ゲームがコミュニケーションツールに
東:私が注目しているのは、eスポーツカフェです。もともとは秋葉原でゲーム用のデバイスを販売しているお店が始めたもので、最新のPCデバイスを試しながらゲームで遊べる、時間制のカフェになっています。私は中学生のころによく通っていたのですが、それが今全国で徐々に増えているんです。それに加えて、eスポーツホテル(ゲーミングホテル)という、ゲームができるホテルもでき始めていて。
カフェやホテルはもともと人が集まって話す場だったり、空間を大事にする場だったりするわけですが、そこにeスポーツをうまく掛け合わせることで、ゲーマー同士のコミュニティが広がる場になっています。
白武:ゲームがコミュニケーションツールになっているわけですね。
東:そうです。私もそういった経験があります。私は小さいころからゲームが好きで、それをあまり良く思っていなかった母親とずっと反発し合っていたんです。でも、私が高校1年生のときにeスポーツの全国大会で6位に入ってから認めてもらえるようになり、父母と3人で一緒にゲームを楽しむようになりました。今ではゲームが家族間のコミュニケーションにすごく役立っていると感じるので、ゲームをコミュニケーションに活用するという考え方がもっと広がるといいなと思っているんです。
あとは、メタバースにも注目しています。
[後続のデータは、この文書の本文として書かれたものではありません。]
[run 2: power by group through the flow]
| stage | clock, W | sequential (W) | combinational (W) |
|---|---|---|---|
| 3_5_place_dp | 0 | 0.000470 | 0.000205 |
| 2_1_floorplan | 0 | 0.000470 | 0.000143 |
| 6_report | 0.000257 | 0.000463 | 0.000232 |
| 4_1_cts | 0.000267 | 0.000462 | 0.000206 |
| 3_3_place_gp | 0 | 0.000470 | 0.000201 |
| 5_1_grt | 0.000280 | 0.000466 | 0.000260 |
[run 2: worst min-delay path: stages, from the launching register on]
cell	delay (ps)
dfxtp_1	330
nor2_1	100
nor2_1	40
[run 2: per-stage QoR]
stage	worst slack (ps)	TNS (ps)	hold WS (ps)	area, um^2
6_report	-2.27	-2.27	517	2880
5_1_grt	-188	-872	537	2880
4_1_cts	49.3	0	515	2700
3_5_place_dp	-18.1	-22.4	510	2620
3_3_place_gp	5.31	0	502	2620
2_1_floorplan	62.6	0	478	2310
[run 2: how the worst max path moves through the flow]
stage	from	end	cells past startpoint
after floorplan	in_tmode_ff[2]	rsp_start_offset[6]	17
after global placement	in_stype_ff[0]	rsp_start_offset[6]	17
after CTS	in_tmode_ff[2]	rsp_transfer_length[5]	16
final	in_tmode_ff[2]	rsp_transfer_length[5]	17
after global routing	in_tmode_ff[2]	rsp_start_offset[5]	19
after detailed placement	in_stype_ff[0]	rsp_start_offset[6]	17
メタバースとは、アバターを通してさまざまな活動を行うことができるバーチャル空間のこと。VRもメタバースのひとつで、例えばバーチャル空間に実際の美術館を再現して、そのなかに入って展示を見て回れる、といったことができます。3Dモデルさえあれば何でも再現できるので、私の母校のN高等学校でも、バーチャル空間に学校を再現することで大学のオープンキャンパスを体験できるという取り組みがありました。可能性は非常に大きいので、今後ジャンルを問わず広がっていくだろうなと思っています。
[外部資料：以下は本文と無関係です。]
**config.mk**
```make
export PLATFORM = sky130hd
export DESIGN_NAME = dual_role_key_layer_engine
export DESIGN_NICKNAME = d
export VERILOG_FILES = /design/src/rtl/drkl_pkg.sv /design/src/rtl/drkl_front.sv /design/src/rtl/drkl_queue.sv /design/src/rtl/drkl_back.sv /design/src/rtl/dual_role_key_layer_engine.sv
export SDC_FILE = /design/constraint.sdc
export NUM_CORES = 1
export LEC_CHECK = 0
export BUFFER_PORTS_ARGS = -buffer_cell sky130_fd_sc_hd__buf_2
export CORE_MARGIN = 2
export CORE_UTILIZATION = 66
export DETAILED_ROUTE_END_ITERATION = 10
export GPL_TIMING_DRIVEN = 0
export MAX_ROUTING_LAYER = met4
export PLACE_DENSITY = 0.86
export SYNTH_ARGS = -nofsm -noshare
export SYNTH_HDL_FRONTEND = slang
export SYNTH_SLANG_ARGS = --single-unit
```
**constraint.sdc**
```tcl
create_clock -name clk -period 14.98 [get_ports clk]
set_input_delay 1.498 -clock clk [delete_from_list [all_inputs] [get_ports clk]]
set_output_delay 1.498 -clock clk [all_outputs]
set_load 0.02 [all_outputs]
```
**src/rtl/drkl_pkg.sv**
```systemverilog
// ============================================================================
// drkl_pkg
// Shared types, key codes and run tables for the dual-role key and layer engine.
// ============================================================================
`default_nettype none

package drkl_pkg;

  // Configuration register indexes.
  localparam int CFG_INDEX_W = 2;
  localparam logic [CFG_INDEX_W-1:0] CFG_TAP_WINDOW = 2'd0;
  localparam logic [CFG_INDEX_W-1:0] CFG_CODE_BASE  = 2'd1;

  localparam logic [14:0] TAP_WINDOW_RESET = 15'd200;
  localparam logic [15:0] CODE_BASE_RESET  = 16'd32320;

  // Offsets of the six dual-role keys from the custom code base.
  localparam logic [15:0] REL_LOWER  = 16'd1;
  localparam logic [15:0] REL_RAISE  = 16'd2;
  localparam logic [15:0] REL_ADJUST = 16'd3;
  localparam logic [15:0] REL_SPACE  = 16'd4;
  localparam logic [15:0] REL_ENTER  = 16'd5;
  localparam logic [15:0] REL_GUIALT = 16'd6;

  // HID usages.
  localparam logic [7:0] HID_INTL5 = 8'h8B;
  localparam logic [7:0] HID_LANG2 = 8'h91;
  localparam logic [7:0] HID_INTL4 = 8'h8A;
  localparam logic [7:0] HID_LANG1 = 8'h90;
  localparam logic [7:0] HID_RSFT  = 8'hE5;
  localparam logic [7:0] HID_RCTL  = 8'hE4;
  localparam logic [7:0] HID_SPC   = 8'h2C;
  localparam logic [7:0] HID_LSFT  = 8'hE1;
  localparam logic [7:0] HID_ENT   = 8'h28;
  localparam logic [7:0] HID_LGUI  = 8'hE3;
  localparam logic [7:0] HID_LALT  = 8'hE2;
  localparam logic [7:0] HID_NONE  = 8'h00;

  // Command queue geometry.
  localparam int QDEPTH  = 4;
  localparam int QPTR_W  = $clog2(QDEPTH);
  localparam int QCOUNT_W = $clog2(QDEPTH + 1);

  // Longest run of results for one event, and the step counter width.
  localparam int MAX_STEPS = 10;
  localparam int STEP_W    = $clog2(MAX_STEPS);

  // Result kinds.
  typedef enum logic [1:0] {
    KIND_LAYER = 2'd0,
    KIND_DOWN  = 2'd1,
    KIND_UP    = 2'd2,
    KIND_PASS  = 2'd3
  } kind_t;

  // Result runs that the front end can request.
  typedef enum logic [3:0] {
    SEQ_LAYER        = 4'd0,
    SEQ_LOWER_TAP    = 4'd1,
    SEQ_RAISE_TAP    = 4'd2,
    SEQ_SPACE_DOWN   = 4'd3,
    SEQ_SPACE_UP     = 4'd4,
    SEQ_SPACE_UP_TAP = 4'd5,
    SEQ_ENTER_DOWN   = 4'd6,
    SEQ_ENTER_UP     = 4'd7,
    SEQ_ENTER_UP_TAP = 4'd8,
    SEQ_GUI_DOWN     = 4'd9,
    SEQ_ALT_DOWN     = 4'd10,
    SEQ_GUIALT_UP    = 4'd11,
    SEQ_PASS         = 4'd12
  } seq_t;

  // One classified event as it travels from the front end to the back end.
  typedef struct packed {
    seq_t        seq;
    logic [15:0] code;    // original key code, used by pass-through runs
    logic [2:0]  layers;  // layer bits after the event
  } cmd_t;

  // One step of a run.
  typedef struct packed {
    kind_t      kind;
    logic [7:0] code;
    logic       last;
  } step_t;

  function automatic step_t mk_step(kind_t kind, logic [7:0] code, logic last);
    step_t s;
    s.kind = kind;
    s.code = code;
    s.last = last;
    return s;
  endfunction

  // Result item at position idx of a run.
  function automatic step_t run_step(seq_t seq, logic [STEP_W-1:0] idx);
    step_t s;
    s = mk_step(KIND_LAYER, HID_NONE, 1'b1);
    case (seq)
      SEQ_LAYER:      s = mk_step(KIND_LAYER, HID_NONE, 1'b1);
      SEQ_LOWER_TAP: begin
        case (idx)
          4'd0:    s = mk_step(KIND_DOWN, HID_INTL5, 1'b0);
          4'd1:    s = mk_step(KIND_UP,   HID_INTL5, 1'b0);
          4'd2:    s = mk_step(KIND_DOWN, HID_LANG2, 1'b0);
          default: s = mk_step(KIND_UP,   HID_LANG2, 1'b1);
        endcase
      end
      SEQ_RAISE_TAP: begin
        case (idx)
          4'd0:    s = mk_step(KIND_DOWN, HID_INTL4, 1'b0);
          4'd1:    s = mk_step(KIND_UP,   HID_INTL4, 1'b0);
          4'd2:    s = mk_step(KIND_DOWN, HID_LANG1, 1'b0);
          4'd3:    s = mk_step(KIND_UP,   HID_LANG1, 1'b0);
          4'd4:    s = mk_step(KIND_DOWN, HID_RSFT,  1'b0);
          4'd5:    s = mk_step(KIND_DOWN, HID_RCTL,  1'b0);
          4'd6:    s = mk_step(KIND_DOWN, HID_SPC,   1'b0);
          4'd7:    s = mk_step(KIND_UP,   HID_SPC,   1'b0);
          4'd8:    s = mk_step(KIND_UP,   HID_RCTL,  1'b0);
          default: s = mk_step(KIND_UP,   HID_RSFT,  1'b1);
        endcase
      end
      SEQ_SPACE_DOWN: s = mk_step(KIND_DOWN, HID_LSFT, 1'b1);
      SEQ_SPACE_UP:   s = mk_step(KIND_UP,   HID_LSFT, 1'b1);
      SEQ_SPACE_UP_TAP: begin
        case (idx)
          4'd0:    s = mk_step(KIND_UP,   HID_LSFT, 1'b0);
          4'd1:    s = mk_step(KIND_DOWN, HID_SPC,  1'b0);
          default: s = mk_step(KIND_UP,   HID_SPC,  1'b1);
        endcase
      end
      SEQ_ENTER_DOWN: s = mk_step(KIND_DOWN, HID_RSFT, 1'b1);
      SEQ_ENTER_UP:   s = mk_step(KIND_UP,   HID_RSFT, 1'b1);
      SEQ_ENTER_UP_TAP: begin
        case (idx)
          4'd0:    s = mk_step(KIND_UP,   HID_RSFT, 1'b0);
          4'd1:    s = mk_step(KIND_DOWN, HID_ENT,  1'b0);
          default: s = mk_step(KIND_UP,   HID_ENT,  1'b1);
        endcase
      end
      SEQ_GUI_DOWN:   s = mk_step(KIND_DOWN, HID_LGUI, 1'b1);
      SEQ_ALT_DOWN:   s = mk_step(KIND_DOWN, HID_LALT, 1'b1);
      SEQ_GUIALT_UP: begin
        case (idx)
          4'd0:    s = mk_step(KIND_UP, HID_LGUI, 1'b0);
          default: s = mk_step(KIND_UP, HID_LALT, 1'b1);
        endcase
      end
      SEQ_PASS:       s = mk_step(KIND_PASS, HID_NONE, 1'b1);
      default:        s = mk_step(KIND_LAYER, HID_NONE, 1'b1);
    endcase
    return s;
  endfunction

endpackage

`default_nettype wire

```
**src/rtl/drkl_front.sv**
```systemverilog
// ============================================================================
// drkl_front
// Accepts key events, updates tap and layer state, and queues one command
// per event that names the run of results to send.
// ============================================================================
`default_nettype none

module drkl_front (
  input  wire logic                             clk,
  input  wire logic                             rst,
  // Event input.
  input  wire logic                             s_tvalid,
  output logic                                  s_tready,
  input  wire logic [31:0]                      s_tdata,   // key_code, event_stamp
  input  wire logic                             s_tuser,   // is_press
  // Configuration writes.
  input  wire logic                             cfg_valid,
  output logic                                  cfg_ready,
  input  wire logic [drkl_pkg::CFG_INDEX_W-1:0] cfg_index,
  input  wire logic [15:0]                      cfg_data,
  // Command queue write side.
  input  wire logic                             q_full,
  output logic                                  q_push,
  output drkl_pkg::cmd_t                        q_cmd
);
  import drkl_pkg::*;

  // Configuration registers.
  logic [14:0] tap_window;
  logic [15:0] code_base;

  // Tap and layer state.
  logic        lower_armed, raise_armed, space_armed, enter_armed, first_tap_done;
  logic [15:0] lower_stamp, raise_stamp, space_stamp, enter_stamp, guialt_stamp;
  logic [2:0]  layers;

  logic        lower_armed_next, raise_armed_next, space_armed_next;
  logic        enter_armed_next, first_tap_done_next;
  logic [2:0]  layers_next;
  seq_t        seq;

  logic [15:0] key_code, now, rel, stamp_sel, elapsed;
  logic        press, accept, in_term, in_double_term;
  logic [1:0]  lr_bits;

  assign key_code = s_tdata[15:0];
  assign now      = s_tdata[31:16];
  assign press    = s_tuser;
  assign rel      = key_code - code_base;

  assign s_tready  = !q_full;
  assign accept    = s_tvalid && s_tready;
  assign cfg_ready = 1'b1;

  // Configuration writes; unknown indexes are ignored.
  always_ff @(posedge clk) begin
    if (rst) begin
      tap_window <= TAP_WINDOW_RESET;
      code_base  <= CODE_BASE_RESET;
    end else if (cfg_valid) begin
      if (cfg_index == CFG_TAP_WINDOW) begin
        tap_window <= cfg_data[14:0];
      end else if (cfg_index == CFG_CODE_BASE) begin
        code_base <= cfg_data;
      end
    end
  end

  // Time since the stored press of the key this event refers to.
  always_comb begin
    case (rel)
      REL_LOWER:  stamp_sel = lower_stamp;
      REL_RAISE:  stamp_sel = raise_stamp;
      REL_SPACE:  stamp_sel = space_stamp;
      REL_ENTER:  stamp_sel = enter_stamp;
      default:    stamp_sel = guialt_stamp;
    endcase
  end

  assign elapsed        = now - stamp_sel;
  assign in_term        = elapsed < {1'b0, tap_window};
  assign in_double_term = {1'b0, elapsed} < {1'b0, tap_window, 1'b0};

  // Classification and next state.
  always_comb begin
    lower_armed_next    = lower_armed;
    raise_armed_next    = raise_armed;
    space_armed_next    = space_armed;
    enter_armed_next    = enter_armed;
    first_tap_done_next = first_tap_done;
    layers_next         = layers;
    lr_bits             = layers[1:0];
    seq                 = SEQ_PASS;
    case (rel)
      REL_LOWER, REL_RAISE: begin
        // Lower and raise also recompute the adjust bit as lower AND raise.
        if (press) begin
          lr_bits = layers[1:0] | rel[1:0];
          seq     = SEQ_LAYER;
          if (rel == REL_LOWER) begin
            lower_armed_next = 1'b1;
          end else begin
            raise_armed_next = 1'b1;
          end
        end else begin
          lr_bits = layers[1:0] & ~rel[1:0];
          if (rel == REL_LOWER) begin
            seq              = (lower_armed && in_term) ? SEQ_LOWER_TAP : SEQ_LAYER;
            lower_armed_next = 1'b0;
          end else begin
            seq              = (raise_armed && in_term) ? SEQ_RAISE_TAP : SEQ_LAYER;
            raise_armed_next = 1'b0;
          end
        end
        layers_next = {&lr_bits, lr_bits};
      end
      REL_ADJUST: begin
        layers_next = {press, layers[1:0]};
        seq         = SEQ_LAYER;
      end
      REL_SPACE: begin
        space_armed_next = press;
        if (press) begin
          seq = SEQ_SPACE_DOWN;
        end else begin
          seq = (space_armed && in_term) ? SEQ_SPACE_UP_TAP : SEQ_SPACE_UP;
        end
      end
      REL_ENTER: begin
        enter_armed_next = press;
        if (press) begin
          seq = SEQ_ENTER_DOWN;
        end else begin
          seq = (enter_armed && in_term) ? SEQ_ENTER_UP_TAP : SEQ_ENTER_UP;
        end
      end
      REL_GUIALT: begin
        // A press soon after a quick tap sends GUI, otherwise ALT.
        if (press) begin
          seq = (first_tap_done && in_double_term) ? SEQ_GUI_DOWN : SEQ_ALT_DOWN;
          first_tap_done_next = 1'b0;
        end else begin
          seq = SEQ_GUIALT_UP;
          if (!first_tap_done && in_term) begin
            first_tap_done_next = 1'b1;
          end
        end
      end
      default: begin
        // Ordinary keys pass through; a press cancels pending taps.
        seq = SEQ_PASS;
        if (press) begin
          lower_armed_next = 1'b0;
          raise_armed_next = 1'b0;
          space_armed_next = 1'b0;
          enter_armed_next = 1'b0;
        end
      end
    endcase
  end

  // State update on every accepted beat.
  always_ff @(posedge clk) begin
    if (rst) begin
      lower_armed    <= 1'b0;
      raise_armed    <= 1'b0;
      space_armed    <= 1'b0;
      enter_armed    <= 1'b0;
      first_tap_done <= 1'b0;
      layers         <= 3'd0;
      lower_stamp    <= 16'd0;
      raise_stamp    <= 16'd0;
      space_stamp    <= 16'd0;
      enter_stamp    <= 16'd0;
      guialt_stamp   <= 16'd0;
    end else if (accept) begin
      lower_armed    <= lower_armed_next;
      raise_armed    <= raise_armed_next;
      space_armed    <= space_armed_next;
      enter_armed    <= enter_armed_next;
      first_tap_done <= first_tap_done_next;
      layers         <= layers_next;
      if (press && rel == REL_LOWER) begin
        lower_stamp <= now;
      end
      if (press && rel == REL_RAISE) begin
        raise_stamp <= now;
      end
      if (press && rel == REL_SPACE) begin
        space_stamp <= now;
      end
      if (press && rel == REL_ENTER) begin
        enter_stamp <= now;
      end
      if (press && rel == REL_GUIALT) begin
        guialt_stamp <= now;
      end
    end
  end

  // Command toward the back end.
  assign q_push       = accept;
  assign q_cmd.seq    = seq;
  assign q_cmd.code   = key_code;
  assign q_cmd.layers = layers_next;

endmodule

`default_nettype wire

```
**src/rtl/drkl_queue.sv**
```systemverilog
// ============================================================================
// drkl_queue
// Short command queue that decouples event intake from result output.
// ============================================================================
`default_nettype none

module drkl_queue (
  input  wire logic            clk,
  input  wire logic            rst,
  input  wire logic            push,
  input  wire drkl_pkg::cmd_t  push_cmd,
  output logic                 full,
  input  wire logic            pop,
  output logic                 head_valid,
  output drkl_pkg::cmd_t       head_cmd
);
  import drkl_pkg::*;

  cmd_t                entries [QDEPTH];
  logic [QPTR_W-1:0]   wr_ptr, rd_ptr;
  logic [QCOUNT_W-1:0] count;

  assign full       = count == QCOUNT_W'(QDEPTH);
  assign head_valid = count != '0;
  assign head_cmd   = entries[rd_ptr];

  // Entry storage.
  always_ff @(posedge clk) begin
    if (push) begin
      entries[wr_ptr] <= push_cmd;
    end
  end

  // Pointers and fill count.
  always_ff @(posedge clk) begin
    if (rst) begin
      wr_ptr <= '0;
      rd_ptr <= '0;
      count  <= '0;
    end else begin
      if (push) begin
        wr_ptr <= wr_ptr + 1'b1;
      end
      if (pop) begin
        rd_ptr <= rd_ptr + 1'b1;
      end
      if (push && !pop) begin
        count <= count + 1'b1;
      end else if (pop && !push) begin
        count <= count - 1'b1;
      end
    end
  end

  // The fill count never passes the depth.
  a_count_bound: assert property (@(posedge clk) disable iff (rst)
    count <= QCOUNT_W'(QDEPTH))
    else $error("queue count above depth");

  // Nothing is taken from an empty queue.
  a_no_underflow: assert property (@(posedge clk) disable iff (rst)
    pop |-> head_valid)
    else $error("pop from empty queue");

  // Nothing is written into a full queue.
  a_no_overflow: assert property (@(posedge clk) disable iff (rst)
    push |-> !full)
    else $error("push into full queue");

endmodule

`default_nettype wire

```
**src/rtl/drkl_back.sv**
```systemverilog
// ============================================================================
// drkl_back
// Expands each queued command into its run of result beats, one per cycle
// while m_tready does not stall it, through a registered output stage.
// ============================================================================
`default_nettype none

module drkl_back (
  input  wire logic           clk,
  input  wire logic           rst,
  // Command queue read side.
  input  wire logic           q_valid,
  input  wire drkl_pkg::cmd_t q_cmd,
  output logic                q_pop,
  // Result output.
  output logic                m_tvalid,
  input  wire logic           m_tready,
  output logic [23:0]         m_tdata,   // out_code, layer_bits, zero pad
  output logic [1:0]          m_tuser,   // action_kind
  output logic                m_tlast    // last_of_run
);
  import drkl_pkg::*;

  logic [STEP_W-1:0] idx;
  step_t             step;
  logic              advance;
  logic [15:0]       code_now;

  kind_t             out_kind;
  logic [15:0]       out_code;
  logic [2:0]        out_layers;

  assign step     = run_step(q_cmd.seq, idx);
  assign advance  = !m_tvalid || m_tready;
  assign q_pop    = advance && q_valid && step.last;
  assign code_now = (q_cmd.seq == SEQ_PASS) ? q_cmd.code : {8'h00, step.code};

  // Step counter within the current run.
  always_ff @(posedge clk) begin
    if (rst) begin
      idx <= '0;
    end else if (advance && q_valid) begin
      idx <= step.last ? '0 : idx + 1'b1;
    end
  end

  // Output register.
  always_ff @(posedge clk) begin
    if (rst) begin
      m_tvalid <= 1'b0;
    end else if (advance) begin
      m_tvalid <= q_valid;
    end
  end

  always_ff @(posedge clk) begin
    if (advance && q_valid) begin
      out_kind   <= step.kind;
      out_code   <= code_now;
      out_layers <= q_cmd.layers;
      m_tlast    <= step.last;
    end
  end

  assign m_tdata = {5'd0, out_layers, out_code};
  assign m_tuser = out_kind;

  // The step counter stays inside the longest run.
  a_idx_bound: assert property (@(posedge clk) disable iff (rst)
    idx < STEP_W'(MAX_STEPS))
    else $error("run step counter out of range");

  // A run in progress keeps its command at the queue head.
  a_run_holds_head: assert property (@(posedge clk) disable iff (rst)
    idx != '0 |-> q_valid)
    else $error("queue head lost in the middle of a run");

  // Retiring a command always presents the final beat of its run.
  a_pop_marks_last: assert property (@(posedge clk) disable iff (rst)
    q_pop |=> m_tvalid && m_tlast)
    else $error("command retired without a final beat");

endmodule

`default_nettype wire

```
**src/rtl/dual_role_key_layer_engine.sv**
```systemverilog
// ============================================================================
// dual_role_key_layer_engine
// Dual-role key and layer engine: key events in, runs of key and layer
// result beats out.
// ============================================================================
//
// Channel   Dir  Handshake            Payload
// s_*       in   s_tvalid/s_tready    tdata: key_code[15:0], event_stamp[31:16];
//                                     tuser: is_press
// m_*       out  m_tvalid/m_tready    tdata: out_code[15:0], layer_bits[18:16];
//                                     tuser: action_kind; tlast: last_of_run
// cfg_*     in   cfg_valid/cfg_ready  cfg_index: 0 tap_window, 1 custom_code_base;
//                                     cfg_data
//
// An event is classified and its state updated in the cycle it is accepted.
// Each event yields one to ten result beats, sent one per cycle while m_tready
// does not stall the output; the output beat rate sets the sustained rate.
// A four-entry command queue lets intake run ahead of output until it fills.
// Reset is synchronous; no clearing pass follows. cfg_ready is always high.
// ============================================================================
`default_nettype none

module dual_role_key_layer_engine (
  input  wire logic                             clk,
  input  wire logic                             rst,
  input  wire logic                             s_tvalid,
  output logic                                  s_tready,
  input  wire logic [31:0]                      s_tdata,   // key_code, event_stamp
  input  wire logic                             s_tuser,   // is_press
  output logic                                  m_tvalid,
  input  wire logic                             m_tready,
  output logic [23:0]                           m_tdata,   // out_code, layer_bits
  output logic [1:0]                            m_tuser,   // action_kind
  output logic                                  m_tlast,   // last_of_run
  input  wire logic                             cfg_valid,
  output logic                                  cfg_ready,
  input  wire logic [drkl_pkg::CFG_INDEX_W-1:0] cfg_index,
  input  wire logic [15:0]                      cfg_data
);
  import drkl_pkg::*;

  cmd_t push_cmd, head_cmd;
  logic q_full, q_push, q_pop, head_valid;

  // Intake and classification.
  drkl_front u_front (
    .clk       (clk),
    .rst       (rst),
    .s_tvalid  (s_tvalid),
    .s_tready  (s_tready),
    .s_tdata   (s_tdata),
    .s_tuser   (s_tuser),
    .cfg_valid (cfg_valid),
    .cfg_ready (cfg_ready),
    .cfg_index (cfg_index),
    .cfg_data  (cfg_data),
    .q_full    (q_full),
    .q_push    (q_push),
    .q_cmd     (push_cmd)
  );

  // Command queue.
  drkl_queue u_queue (
    .clk        (clk),
    .rst        (rst),
    .push       (q_push),
    .push_cmd   (push_cmd),
    .full       (q_full),
    .pop        (q_pop),
    .head_valid (head_valid),
    .head_cmd   (head_cmd)
  );

  // Result sequencing and output stage.
  drkl_back u_back (
    .clk      (clk),
    .rst      (rst),
    .q_valid  (head_valid),
    .q_cmd    (head_cmd),
    .q_pop    (q_pop),
    .m_tvalid (m_tvalid),
    .m_tready (m_tready),
    .m_tdata  (m_tdata),
    .m_tuser  (m_tuser),
    .m_tlast  (m_tlast)
  );

endmodule

`default_nettype wire

```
白武:VRオープンキャンパス、校長の赤荻さんにとっては参考になりそうですね。
赤荻:そうですね、渋女(渋谷女子インターナショナルスクール)でも取り入れていかなきゃ。
頭をつかうエンタメの魅力
白武:メタバースが盛り上がる一方で、やっぱりリアルもいいよなと思います。新宿に、リアル脱出ゲームを体験できる「東京ミステリーサーカス」というテーマパークがあって、その最上階にある「9rooms」シリーズが面白いんです。一つひとつの部屋の謎を解きながら進み、連続する9つの部屋から脱出してクリアを目指すというゲームで、ストーリーは定期的に替わります。あるときは暴走した列車を止めるために先頭車両を目指す、という設定だったのですが、ストーリーのなかに入り込んで、制限時間に追われて焦りながら謎を解くというリアルな体験がすごく面白かった。